**Work instruction:** Below is some data. Retype exactly the lines starting at the one with "## area by class of cell" and ending at the one with "Inverter: 68 / 260".

[Stored items]
────────

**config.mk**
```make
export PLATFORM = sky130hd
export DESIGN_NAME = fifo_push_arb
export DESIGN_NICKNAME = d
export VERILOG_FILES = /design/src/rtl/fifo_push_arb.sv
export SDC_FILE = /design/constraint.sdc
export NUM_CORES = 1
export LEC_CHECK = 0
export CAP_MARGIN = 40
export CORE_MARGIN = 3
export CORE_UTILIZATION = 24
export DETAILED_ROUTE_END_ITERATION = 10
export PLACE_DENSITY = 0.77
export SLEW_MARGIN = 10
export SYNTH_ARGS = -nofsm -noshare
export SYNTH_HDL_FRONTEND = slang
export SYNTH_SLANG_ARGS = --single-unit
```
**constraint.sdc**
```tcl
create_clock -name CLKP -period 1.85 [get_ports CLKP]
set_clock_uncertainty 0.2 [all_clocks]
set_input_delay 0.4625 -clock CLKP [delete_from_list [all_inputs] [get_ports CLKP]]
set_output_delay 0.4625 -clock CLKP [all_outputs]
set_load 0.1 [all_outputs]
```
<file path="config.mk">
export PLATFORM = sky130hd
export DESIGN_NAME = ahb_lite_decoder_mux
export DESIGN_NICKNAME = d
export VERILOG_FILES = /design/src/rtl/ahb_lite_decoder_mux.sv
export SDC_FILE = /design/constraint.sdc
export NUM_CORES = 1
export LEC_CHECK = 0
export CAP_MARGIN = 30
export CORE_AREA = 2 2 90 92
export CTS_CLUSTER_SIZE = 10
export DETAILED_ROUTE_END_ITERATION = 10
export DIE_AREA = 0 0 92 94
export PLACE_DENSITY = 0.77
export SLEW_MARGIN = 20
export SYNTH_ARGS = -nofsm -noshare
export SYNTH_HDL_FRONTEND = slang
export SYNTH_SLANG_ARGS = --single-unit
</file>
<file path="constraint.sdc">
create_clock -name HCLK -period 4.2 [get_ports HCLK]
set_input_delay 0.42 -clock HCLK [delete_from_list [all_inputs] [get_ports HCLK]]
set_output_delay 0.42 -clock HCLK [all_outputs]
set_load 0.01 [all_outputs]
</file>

────────

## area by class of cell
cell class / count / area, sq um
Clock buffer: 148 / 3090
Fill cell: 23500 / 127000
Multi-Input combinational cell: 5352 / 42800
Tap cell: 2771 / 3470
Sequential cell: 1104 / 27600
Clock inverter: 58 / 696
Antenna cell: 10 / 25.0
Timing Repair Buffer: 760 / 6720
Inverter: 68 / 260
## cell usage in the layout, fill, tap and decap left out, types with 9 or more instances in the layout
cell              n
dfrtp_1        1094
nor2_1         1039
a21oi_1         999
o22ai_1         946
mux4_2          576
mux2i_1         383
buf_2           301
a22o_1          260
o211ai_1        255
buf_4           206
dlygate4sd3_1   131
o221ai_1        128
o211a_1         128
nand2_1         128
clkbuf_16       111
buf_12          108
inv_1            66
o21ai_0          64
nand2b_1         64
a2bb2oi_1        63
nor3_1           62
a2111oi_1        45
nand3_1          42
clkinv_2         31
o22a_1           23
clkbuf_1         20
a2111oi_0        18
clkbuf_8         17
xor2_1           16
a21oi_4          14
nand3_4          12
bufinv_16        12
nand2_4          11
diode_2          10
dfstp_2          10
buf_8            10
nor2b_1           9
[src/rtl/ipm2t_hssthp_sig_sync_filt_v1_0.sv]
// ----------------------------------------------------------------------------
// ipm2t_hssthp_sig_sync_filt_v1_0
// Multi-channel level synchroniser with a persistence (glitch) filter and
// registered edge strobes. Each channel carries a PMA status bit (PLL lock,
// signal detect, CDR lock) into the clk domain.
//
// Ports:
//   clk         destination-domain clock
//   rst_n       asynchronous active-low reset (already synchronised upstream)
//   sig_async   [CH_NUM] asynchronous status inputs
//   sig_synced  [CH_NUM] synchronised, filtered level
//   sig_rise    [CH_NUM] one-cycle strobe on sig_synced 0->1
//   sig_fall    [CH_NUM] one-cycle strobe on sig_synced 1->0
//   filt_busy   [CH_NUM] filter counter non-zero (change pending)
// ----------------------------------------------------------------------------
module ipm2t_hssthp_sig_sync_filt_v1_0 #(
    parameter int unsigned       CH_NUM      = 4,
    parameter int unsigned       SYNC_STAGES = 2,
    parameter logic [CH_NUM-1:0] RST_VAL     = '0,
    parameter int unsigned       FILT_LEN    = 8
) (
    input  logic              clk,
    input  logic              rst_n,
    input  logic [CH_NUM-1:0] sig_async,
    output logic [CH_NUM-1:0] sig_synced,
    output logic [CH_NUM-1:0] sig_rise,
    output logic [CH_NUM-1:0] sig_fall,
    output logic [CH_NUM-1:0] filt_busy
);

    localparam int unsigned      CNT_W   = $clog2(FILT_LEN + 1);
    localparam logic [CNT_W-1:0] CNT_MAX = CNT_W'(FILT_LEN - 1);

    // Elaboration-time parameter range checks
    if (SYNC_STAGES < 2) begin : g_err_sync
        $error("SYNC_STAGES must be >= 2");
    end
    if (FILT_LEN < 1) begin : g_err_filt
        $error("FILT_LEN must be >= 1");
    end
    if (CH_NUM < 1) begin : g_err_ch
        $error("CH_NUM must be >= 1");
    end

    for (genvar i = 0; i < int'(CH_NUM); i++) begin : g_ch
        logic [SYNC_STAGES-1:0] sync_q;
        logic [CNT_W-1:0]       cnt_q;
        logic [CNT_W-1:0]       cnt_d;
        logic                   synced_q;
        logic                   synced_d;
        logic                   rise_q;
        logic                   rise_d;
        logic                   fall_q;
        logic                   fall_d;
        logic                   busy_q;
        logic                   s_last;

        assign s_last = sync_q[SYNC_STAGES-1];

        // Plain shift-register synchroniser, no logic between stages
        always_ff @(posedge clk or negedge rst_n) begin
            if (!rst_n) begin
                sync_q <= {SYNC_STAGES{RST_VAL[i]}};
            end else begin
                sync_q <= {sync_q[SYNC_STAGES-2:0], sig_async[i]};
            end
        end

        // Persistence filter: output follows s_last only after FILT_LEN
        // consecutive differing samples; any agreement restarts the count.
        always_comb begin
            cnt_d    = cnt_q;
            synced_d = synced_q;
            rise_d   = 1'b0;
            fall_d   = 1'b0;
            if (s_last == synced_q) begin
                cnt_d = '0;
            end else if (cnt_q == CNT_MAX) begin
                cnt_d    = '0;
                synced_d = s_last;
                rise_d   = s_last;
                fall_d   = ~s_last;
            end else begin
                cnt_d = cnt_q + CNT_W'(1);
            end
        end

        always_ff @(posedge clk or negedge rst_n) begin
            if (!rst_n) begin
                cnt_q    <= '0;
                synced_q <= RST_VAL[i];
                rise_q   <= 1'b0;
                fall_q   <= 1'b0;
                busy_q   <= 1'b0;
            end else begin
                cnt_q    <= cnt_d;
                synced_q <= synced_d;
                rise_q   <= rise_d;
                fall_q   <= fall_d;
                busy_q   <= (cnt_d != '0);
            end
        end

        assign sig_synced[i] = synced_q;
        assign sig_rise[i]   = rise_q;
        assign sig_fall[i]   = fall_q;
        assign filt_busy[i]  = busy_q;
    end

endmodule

────────

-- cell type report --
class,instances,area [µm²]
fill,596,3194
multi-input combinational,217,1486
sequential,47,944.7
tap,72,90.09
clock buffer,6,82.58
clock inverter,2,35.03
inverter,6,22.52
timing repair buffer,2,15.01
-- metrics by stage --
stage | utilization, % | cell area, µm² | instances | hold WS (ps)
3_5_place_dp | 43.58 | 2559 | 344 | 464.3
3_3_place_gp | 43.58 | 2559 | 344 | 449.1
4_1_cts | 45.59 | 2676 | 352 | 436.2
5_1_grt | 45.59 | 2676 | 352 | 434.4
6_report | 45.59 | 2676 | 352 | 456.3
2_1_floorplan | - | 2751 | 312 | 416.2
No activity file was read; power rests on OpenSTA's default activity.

────────

**Reply to the task:**
## area by class of cell
cell class / count / area, sq um
Clock buffer: 148 / 3090
Fill cell: 23500 / 127000
Multi-Input combinational cell: 5352 / 42800
Tap cell: 2771 / 3470
Sequential cell: 1104 / 27600
Clock inverter: 58 / 696
Antenna cell: 10 / 25.0
Timing Repair Buffer: 760 / 6720
Inverter: 68 / 260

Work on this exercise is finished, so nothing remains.